**WHAT TO PRODUCE**.
Copy exactly the stretch of data below from the line with "a21o | 30 |" through the line with "Clock buffer | 4 | 55.1", including both of those lines.
☆ ☆ ☆
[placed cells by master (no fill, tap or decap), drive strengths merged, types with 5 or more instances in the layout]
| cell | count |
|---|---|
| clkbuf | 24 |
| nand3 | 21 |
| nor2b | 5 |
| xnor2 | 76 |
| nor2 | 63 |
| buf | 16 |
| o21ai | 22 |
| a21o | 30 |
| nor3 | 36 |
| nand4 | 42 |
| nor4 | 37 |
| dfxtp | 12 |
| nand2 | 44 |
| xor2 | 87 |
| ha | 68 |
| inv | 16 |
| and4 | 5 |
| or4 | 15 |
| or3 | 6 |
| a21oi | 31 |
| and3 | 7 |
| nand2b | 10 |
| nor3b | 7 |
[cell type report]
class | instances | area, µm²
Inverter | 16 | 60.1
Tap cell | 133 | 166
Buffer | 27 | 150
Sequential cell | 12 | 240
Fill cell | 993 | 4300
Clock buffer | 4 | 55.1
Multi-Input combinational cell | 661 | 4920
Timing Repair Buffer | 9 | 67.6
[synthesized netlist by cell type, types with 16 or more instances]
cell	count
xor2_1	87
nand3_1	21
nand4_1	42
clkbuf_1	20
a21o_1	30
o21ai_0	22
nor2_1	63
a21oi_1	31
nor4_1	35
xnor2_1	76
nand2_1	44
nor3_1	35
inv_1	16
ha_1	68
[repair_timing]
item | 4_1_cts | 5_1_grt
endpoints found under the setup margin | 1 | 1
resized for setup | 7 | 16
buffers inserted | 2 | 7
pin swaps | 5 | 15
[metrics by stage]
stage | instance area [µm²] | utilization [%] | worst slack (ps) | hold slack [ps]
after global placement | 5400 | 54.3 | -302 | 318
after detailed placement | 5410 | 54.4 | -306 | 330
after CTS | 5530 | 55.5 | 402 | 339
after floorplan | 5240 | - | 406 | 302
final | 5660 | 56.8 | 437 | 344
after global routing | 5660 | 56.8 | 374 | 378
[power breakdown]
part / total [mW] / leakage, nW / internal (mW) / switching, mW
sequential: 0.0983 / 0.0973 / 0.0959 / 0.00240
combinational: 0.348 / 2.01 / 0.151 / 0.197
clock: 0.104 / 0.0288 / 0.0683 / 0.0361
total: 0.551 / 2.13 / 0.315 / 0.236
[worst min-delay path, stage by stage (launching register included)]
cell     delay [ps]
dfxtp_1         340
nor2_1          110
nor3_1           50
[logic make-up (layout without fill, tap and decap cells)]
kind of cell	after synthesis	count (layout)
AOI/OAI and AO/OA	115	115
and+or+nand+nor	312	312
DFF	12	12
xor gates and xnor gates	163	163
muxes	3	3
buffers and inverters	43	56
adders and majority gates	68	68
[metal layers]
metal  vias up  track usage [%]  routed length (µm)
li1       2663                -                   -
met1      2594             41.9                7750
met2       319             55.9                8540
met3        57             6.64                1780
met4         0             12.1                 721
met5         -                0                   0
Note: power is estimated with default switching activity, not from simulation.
☆ ☆ ☆
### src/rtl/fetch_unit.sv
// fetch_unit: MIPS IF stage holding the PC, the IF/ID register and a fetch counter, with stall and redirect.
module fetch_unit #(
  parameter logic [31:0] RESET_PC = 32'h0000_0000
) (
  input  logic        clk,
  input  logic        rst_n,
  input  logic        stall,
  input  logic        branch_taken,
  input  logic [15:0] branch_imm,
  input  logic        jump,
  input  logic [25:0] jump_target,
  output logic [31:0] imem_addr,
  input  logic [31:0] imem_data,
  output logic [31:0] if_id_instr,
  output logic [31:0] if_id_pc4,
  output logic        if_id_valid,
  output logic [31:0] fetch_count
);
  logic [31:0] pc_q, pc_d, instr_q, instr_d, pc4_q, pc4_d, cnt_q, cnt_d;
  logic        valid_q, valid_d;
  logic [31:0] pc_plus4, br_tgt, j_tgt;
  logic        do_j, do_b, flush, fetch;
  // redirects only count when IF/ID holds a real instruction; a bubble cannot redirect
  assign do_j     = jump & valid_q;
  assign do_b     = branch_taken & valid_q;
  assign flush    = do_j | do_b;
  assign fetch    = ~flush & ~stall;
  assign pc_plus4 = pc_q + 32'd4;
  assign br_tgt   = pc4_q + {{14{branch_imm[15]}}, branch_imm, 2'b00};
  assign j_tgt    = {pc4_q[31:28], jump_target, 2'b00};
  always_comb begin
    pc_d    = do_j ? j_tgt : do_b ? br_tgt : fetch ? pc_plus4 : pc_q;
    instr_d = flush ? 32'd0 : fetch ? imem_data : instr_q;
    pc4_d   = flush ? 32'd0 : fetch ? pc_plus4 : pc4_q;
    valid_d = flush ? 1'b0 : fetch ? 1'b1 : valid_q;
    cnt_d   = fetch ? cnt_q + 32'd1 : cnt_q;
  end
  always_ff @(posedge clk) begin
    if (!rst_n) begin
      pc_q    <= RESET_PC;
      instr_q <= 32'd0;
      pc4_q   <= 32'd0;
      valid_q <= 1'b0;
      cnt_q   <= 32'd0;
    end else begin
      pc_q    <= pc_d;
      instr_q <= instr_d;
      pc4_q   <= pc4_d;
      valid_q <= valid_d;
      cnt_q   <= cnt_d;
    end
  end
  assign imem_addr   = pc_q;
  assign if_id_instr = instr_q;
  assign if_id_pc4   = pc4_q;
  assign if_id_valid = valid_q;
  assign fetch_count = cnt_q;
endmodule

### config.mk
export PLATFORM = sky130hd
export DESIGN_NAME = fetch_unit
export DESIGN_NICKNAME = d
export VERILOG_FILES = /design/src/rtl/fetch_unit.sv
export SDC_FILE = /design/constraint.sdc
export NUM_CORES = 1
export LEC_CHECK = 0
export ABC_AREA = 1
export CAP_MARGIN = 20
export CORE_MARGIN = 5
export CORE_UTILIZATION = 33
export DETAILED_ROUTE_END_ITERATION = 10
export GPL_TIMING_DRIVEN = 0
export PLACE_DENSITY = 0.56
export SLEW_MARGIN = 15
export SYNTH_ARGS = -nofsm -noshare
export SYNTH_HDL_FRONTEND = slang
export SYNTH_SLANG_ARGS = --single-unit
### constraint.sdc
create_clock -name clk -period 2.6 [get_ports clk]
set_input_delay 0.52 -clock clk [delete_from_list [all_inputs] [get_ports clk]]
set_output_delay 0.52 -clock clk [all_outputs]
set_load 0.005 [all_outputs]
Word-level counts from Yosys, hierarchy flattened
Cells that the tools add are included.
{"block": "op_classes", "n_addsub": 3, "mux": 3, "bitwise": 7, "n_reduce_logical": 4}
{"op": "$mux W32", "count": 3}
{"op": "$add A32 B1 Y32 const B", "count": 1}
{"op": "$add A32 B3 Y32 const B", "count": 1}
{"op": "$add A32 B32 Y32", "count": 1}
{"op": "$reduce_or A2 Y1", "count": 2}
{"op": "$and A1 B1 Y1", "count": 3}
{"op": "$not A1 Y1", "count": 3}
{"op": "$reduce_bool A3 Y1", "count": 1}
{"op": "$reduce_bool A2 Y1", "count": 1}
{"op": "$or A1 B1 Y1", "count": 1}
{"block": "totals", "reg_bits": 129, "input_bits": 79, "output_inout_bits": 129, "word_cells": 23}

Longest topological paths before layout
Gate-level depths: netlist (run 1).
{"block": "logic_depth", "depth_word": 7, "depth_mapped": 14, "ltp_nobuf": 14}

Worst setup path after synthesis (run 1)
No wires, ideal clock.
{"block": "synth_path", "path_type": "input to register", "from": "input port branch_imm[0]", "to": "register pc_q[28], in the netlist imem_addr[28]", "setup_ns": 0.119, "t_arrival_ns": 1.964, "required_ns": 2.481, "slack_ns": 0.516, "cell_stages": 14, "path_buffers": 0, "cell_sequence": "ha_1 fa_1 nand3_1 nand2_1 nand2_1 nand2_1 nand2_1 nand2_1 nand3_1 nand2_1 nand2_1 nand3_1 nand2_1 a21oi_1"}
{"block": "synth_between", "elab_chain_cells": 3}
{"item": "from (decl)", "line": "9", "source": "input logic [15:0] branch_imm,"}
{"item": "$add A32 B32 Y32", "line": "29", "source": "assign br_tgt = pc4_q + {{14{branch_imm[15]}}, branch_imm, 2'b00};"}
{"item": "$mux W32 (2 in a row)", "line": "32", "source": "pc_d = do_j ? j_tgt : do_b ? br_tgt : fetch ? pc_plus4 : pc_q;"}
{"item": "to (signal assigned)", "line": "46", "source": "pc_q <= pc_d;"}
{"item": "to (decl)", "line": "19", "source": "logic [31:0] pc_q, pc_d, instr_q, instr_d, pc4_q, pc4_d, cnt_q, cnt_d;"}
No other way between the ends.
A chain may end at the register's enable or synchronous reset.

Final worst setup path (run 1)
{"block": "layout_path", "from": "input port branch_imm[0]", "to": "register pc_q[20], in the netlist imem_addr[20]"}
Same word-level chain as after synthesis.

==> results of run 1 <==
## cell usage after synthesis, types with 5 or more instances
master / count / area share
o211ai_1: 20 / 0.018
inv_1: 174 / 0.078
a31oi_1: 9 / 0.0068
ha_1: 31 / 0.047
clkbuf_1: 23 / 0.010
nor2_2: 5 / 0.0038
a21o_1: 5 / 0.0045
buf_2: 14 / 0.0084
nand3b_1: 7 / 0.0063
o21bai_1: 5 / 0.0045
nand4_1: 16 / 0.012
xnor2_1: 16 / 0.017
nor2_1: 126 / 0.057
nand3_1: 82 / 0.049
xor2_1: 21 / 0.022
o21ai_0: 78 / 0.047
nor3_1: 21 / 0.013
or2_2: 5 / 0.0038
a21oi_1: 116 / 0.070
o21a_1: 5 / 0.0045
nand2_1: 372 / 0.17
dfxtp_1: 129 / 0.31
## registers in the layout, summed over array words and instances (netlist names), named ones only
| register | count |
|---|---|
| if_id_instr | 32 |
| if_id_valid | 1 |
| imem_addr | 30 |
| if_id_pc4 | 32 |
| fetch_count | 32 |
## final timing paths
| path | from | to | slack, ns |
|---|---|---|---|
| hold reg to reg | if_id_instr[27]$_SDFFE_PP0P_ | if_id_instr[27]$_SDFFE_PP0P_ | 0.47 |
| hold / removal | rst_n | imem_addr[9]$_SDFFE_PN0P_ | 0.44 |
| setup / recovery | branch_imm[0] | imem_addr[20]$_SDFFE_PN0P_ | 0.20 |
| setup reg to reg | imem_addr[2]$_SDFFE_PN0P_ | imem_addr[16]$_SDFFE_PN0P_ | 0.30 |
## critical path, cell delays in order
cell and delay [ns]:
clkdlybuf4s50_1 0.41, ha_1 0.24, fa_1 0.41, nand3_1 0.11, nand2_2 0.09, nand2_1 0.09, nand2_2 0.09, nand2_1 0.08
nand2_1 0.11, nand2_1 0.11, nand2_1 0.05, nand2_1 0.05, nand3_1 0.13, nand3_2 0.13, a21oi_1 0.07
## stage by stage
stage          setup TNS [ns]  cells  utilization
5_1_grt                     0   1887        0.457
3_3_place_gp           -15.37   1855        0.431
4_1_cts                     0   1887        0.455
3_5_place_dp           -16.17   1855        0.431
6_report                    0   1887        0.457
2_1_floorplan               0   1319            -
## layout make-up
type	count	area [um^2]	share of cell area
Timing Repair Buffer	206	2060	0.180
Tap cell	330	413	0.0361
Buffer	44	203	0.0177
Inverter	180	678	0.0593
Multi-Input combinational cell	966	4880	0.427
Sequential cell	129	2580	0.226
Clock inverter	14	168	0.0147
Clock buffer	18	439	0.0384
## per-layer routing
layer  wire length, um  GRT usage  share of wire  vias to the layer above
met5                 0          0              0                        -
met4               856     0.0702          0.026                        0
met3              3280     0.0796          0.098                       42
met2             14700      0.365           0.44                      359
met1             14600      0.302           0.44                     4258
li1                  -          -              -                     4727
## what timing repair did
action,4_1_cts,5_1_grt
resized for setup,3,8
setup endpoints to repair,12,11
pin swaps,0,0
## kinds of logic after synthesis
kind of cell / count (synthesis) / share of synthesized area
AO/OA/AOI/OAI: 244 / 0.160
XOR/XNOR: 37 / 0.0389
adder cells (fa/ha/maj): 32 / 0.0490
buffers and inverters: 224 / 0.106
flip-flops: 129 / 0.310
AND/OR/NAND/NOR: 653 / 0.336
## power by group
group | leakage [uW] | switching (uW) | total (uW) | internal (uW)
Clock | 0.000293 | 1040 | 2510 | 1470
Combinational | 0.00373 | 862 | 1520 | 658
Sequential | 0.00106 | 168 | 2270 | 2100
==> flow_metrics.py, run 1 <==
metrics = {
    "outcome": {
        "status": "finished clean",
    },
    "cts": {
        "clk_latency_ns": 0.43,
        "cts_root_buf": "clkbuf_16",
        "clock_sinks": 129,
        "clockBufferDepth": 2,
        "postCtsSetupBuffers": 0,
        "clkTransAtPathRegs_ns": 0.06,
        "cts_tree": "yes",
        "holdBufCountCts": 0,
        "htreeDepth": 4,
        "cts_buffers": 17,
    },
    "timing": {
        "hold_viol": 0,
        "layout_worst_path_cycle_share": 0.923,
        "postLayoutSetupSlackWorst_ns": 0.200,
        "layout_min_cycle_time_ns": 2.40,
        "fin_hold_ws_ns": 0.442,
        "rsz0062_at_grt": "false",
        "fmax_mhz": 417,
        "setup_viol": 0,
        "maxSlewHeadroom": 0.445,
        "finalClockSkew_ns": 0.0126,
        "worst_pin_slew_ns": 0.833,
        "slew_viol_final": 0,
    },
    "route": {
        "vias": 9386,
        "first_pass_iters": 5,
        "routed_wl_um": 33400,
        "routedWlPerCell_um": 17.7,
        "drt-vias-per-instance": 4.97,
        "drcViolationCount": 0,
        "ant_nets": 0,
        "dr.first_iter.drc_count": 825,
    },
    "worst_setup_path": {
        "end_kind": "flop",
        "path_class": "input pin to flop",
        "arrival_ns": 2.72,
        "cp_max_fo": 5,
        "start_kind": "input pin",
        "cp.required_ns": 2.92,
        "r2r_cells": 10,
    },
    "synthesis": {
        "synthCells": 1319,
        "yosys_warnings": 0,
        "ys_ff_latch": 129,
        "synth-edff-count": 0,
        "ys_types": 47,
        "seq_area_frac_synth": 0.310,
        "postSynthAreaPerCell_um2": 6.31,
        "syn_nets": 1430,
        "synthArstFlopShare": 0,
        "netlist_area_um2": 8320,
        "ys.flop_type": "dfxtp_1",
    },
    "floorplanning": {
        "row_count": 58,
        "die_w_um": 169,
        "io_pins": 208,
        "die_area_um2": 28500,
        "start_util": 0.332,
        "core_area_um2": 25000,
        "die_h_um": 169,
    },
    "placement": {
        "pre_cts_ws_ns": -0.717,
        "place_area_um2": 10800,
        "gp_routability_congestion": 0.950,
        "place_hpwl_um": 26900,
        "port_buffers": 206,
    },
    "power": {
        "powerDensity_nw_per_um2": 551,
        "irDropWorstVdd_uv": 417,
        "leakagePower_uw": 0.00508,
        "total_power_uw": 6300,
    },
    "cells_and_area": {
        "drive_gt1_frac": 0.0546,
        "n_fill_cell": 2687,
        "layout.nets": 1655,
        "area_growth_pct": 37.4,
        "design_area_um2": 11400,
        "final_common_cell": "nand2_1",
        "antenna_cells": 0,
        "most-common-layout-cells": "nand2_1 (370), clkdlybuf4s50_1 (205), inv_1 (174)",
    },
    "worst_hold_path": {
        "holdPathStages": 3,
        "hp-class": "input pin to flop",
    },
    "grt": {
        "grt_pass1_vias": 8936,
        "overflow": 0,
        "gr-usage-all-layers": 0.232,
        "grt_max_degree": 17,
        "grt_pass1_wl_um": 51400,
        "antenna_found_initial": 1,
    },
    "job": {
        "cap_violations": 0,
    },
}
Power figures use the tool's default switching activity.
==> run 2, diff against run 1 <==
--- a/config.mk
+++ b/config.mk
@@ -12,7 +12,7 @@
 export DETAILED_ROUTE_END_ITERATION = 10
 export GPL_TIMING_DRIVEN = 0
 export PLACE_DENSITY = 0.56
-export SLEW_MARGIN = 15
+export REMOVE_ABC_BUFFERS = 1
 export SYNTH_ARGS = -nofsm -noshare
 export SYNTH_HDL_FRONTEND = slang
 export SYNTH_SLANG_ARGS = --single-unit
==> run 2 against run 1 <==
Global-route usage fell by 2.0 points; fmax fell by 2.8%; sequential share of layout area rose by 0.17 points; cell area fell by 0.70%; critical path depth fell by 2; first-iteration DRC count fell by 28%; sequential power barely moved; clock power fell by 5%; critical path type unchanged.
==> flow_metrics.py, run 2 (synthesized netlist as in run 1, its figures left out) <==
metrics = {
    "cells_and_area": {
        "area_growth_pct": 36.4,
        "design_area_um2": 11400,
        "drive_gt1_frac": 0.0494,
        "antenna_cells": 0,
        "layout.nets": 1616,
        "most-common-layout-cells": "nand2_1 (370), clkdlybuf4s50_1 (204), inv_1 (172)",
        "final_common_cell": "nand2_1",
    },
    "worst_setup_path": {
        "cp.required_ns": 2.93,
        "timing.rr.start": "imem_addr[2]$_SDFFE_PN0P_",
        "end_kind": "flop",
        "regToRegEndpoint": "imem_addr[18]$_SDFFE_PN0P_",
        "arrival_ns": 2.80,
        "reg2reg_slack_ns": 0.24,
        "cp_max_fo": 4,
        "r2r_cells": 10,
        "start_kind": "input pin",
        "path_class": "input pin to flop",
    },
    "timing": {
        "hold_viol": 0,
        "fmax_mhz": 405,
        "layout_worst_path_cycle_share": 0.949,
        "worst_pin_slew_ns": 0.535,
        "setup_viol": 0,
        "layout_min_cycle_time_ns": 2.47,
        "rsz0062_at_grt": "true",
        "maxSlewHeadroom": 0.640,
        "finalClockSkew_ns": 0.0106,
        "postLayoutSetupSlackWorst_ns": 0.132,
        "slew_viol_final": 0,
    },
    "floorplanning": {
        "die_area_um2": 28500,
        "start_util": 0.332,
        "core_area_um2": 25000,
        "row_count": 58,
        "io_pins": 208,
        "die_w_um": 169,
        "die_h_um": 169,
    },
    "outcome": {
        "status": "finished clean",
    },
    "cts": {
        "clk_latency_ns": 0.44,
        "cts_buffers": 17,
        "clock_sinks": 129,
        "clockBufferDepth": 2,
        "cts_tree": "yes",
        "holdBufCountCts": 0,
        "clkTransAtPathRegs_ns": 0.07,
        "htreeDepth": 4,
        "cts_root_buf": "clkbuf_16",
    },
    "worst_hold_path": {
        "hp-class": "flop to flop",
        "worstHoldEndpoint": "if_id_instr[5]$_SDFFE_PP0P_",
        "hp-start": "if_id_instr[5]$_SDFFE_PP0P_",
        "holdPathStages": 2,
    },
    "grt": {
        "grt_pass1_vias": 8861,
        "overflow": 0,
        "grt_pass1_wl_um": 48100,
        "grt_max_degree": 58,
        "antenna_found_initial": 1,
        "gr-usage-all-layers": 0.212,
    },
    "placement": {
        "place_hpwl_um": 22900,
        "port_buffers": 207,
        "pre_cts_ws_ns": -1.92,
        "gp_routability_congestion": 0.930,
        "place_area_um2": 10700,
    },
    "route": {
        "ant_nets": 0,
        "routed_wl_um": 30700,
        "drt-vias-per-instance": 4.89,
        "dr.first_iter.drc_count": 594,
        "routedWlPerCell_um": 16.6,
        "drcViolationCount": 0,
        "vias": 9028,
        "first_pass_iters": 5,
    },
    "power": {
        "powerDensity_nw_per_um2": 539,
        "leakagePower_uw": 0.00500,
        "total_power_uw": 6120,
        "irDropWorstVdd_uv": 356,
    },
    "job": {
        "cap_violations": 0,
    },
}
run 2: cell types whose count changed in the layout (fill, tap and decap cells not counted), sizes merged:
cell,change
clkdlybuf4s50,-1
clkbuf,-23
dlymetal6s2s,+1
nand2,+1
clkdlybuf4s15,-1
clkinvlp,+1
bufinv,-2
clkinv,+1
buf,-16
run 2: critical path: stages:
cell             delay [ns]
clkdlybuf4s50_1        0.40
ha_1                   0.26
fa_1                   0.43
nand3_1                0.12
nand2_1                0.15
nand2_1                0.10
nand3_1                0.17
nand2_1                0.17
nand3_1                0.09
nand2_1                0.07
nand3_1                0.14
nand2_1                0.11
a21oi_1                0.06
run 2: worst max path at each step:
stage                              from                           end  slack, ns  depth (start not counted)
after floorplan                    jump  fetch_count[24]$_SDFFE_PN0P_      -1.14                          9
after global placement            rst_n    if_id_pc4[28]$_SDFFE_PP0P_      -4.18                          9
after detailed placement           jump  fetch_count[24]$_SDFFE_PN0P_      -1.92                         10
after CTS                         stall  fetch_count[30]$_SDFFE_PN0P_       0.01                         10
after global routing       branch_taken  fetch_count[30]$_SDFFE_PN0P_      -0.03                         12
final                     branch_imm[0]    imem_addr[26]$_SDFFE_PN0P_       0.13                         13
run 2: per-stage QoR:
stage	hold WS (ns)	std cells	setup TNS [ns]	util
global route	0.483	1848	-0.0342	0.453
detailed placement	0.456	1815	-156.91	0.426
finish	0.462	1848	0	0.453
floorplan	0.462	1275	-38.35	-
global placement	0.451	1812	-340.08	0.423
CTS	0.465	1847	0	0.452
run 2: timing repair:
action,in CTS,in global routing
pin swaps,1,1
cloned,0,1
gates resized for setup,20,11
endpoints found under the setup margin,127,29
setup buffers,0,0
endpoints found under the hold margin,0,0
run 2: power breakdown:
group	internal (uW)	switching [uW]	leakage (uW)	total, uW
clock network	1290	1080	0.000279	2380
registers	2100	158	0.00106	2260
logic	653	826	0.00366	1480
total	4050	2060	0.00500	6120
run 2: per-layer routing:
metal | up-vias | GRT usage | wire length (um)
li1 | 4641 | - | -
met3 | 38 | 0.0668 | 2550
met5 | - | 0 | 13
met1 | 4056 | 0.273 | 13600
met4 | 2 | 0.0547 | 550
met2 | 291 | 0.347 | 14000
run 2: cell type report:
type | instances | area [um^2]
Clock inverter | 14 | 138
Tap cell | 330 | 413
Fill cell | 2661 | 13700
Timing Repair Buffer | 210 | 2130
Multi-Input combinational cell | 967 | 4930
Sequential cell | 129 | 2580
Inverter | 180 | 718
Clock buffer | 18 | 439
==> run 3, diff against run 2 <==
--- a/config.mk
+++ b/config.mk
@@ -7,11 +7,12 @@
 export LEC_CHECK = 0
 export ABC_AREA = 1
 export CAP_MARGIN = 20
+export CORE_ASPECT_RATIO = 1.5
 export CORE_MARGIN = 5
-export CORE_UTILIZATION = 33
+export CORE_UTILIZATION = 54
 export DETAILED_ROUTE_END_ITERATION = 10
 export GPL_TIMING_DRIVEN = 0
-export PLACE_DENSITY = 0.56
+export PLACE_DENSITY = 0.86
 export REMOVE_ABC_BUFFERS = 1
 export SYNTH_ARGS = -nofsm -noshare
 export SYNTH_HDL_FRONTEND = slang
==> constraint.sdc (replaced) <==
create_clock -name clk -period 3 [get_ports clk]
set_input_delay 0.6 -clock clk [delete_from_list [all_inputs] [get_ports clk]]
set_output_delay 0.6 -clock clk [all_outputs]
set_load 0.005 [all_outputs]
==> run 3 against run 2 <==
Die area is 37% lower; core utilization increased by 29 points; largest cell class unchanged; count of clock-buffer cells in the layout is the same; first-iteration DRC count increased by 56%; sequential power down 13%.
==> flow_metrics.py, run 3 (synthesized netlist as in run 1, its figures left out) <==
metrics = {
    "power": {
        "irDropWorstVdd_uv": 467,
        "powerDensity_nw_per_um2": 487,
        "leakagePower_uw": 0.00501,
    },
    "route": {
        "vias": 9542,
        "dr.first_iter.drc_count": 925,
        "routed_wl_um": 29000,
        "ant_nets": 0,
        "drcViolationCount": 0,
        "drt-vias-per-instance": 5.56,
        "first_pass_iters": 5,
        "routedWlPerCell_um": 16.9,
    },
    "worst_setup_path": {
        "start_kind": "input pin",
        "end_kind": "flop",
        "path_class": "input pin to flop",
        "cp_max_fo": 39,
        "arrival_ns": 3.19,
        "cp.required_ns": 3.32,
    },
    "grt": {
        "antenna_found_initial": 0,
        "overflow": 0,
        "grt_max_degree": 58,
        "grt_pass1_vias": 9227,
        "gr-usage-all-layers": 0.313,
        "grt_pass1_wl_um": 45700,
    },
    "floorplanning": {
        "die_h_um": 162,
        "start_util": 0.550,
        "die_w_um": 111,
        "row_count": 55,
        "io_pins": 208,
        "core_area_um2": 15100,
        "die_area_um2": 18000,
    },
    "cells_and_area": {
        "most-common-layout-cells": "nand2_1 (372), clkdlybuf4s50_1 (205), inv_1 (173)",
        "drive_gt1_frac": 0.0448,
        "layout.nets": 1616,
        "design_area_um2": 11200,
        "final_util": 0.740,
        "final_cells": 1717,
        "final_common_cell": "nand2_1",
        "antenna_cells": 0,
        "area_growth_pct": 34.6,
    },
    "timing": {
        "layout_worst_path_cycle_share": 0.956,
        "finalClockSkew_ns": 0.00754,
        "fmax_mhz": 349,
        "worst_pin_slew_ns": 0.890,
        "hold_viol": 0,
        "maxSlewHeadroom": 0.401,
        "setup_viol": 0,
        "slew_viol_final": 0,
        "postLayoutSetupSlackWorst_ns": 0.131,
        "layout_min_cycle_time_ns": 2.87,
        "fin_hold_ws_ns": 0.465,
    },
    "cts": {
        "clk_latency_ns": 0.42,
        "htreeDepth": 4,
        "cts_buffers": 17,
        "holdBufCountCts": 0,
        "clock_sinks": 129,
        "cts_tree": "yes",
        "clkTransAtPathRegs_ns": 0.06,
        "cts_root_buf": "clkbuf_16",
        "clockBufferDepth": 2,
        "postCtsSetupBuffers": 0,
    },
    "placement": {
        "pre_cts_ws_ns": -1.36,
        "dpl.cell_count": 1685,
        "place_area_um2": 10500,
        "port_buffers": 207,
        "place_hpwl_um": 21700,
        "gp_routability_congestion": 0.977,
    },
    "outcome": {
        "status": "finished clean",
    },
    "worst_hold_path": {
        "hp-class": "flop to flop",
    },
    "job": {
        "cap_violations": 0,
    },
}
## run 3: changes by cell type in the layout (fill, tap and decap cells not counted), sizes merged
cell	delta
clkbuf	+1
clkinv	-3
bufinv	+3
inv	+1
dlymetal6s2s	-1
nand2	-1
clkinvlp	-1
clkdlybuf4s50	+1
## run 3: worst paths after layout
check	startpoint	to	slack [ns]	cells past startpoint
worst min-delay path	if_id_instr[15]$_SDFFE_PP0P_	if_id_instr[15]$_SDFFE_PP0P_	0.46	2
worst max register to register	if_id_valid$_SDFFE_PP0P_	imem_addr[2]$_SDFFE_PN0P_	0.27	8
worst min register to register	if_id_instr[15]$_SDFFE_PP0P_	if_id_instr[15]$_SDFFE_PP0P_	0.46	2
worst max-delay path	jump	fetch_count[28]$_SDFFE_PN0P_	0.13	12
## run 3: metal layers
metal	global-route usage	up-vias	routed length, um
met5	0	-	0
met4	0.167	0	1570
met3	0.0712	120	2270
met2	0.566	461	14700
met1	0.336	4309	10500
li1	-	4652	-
☆ ☆ ☆
**WRITTEN SOLUTION**.
| a21o | 30 |
| nor3 | 36 |
| nand4 | 42 |
| nor4 | 37 |
| dfxtp | 12 |
| nand2 | 44 |
| xor2 | 87 |
| ha | 68 |
| inv | 16 |
| and4 | 5 |
| or4 | 15 |
| or3 | 6 |
| a21oi | 31 |
| and3 | 7 |
| nand2b | 10 |
| nor3b | 7 |
[cell type report]
class | instances | area, µm²
Inverter | 16 | 60.1
Tap cell | 133 | 166
Buffer | 27 | 150
Sequential cell | 12 | 240
Fill cell | 993 | 4300
Clock buffer | 4 | 55.1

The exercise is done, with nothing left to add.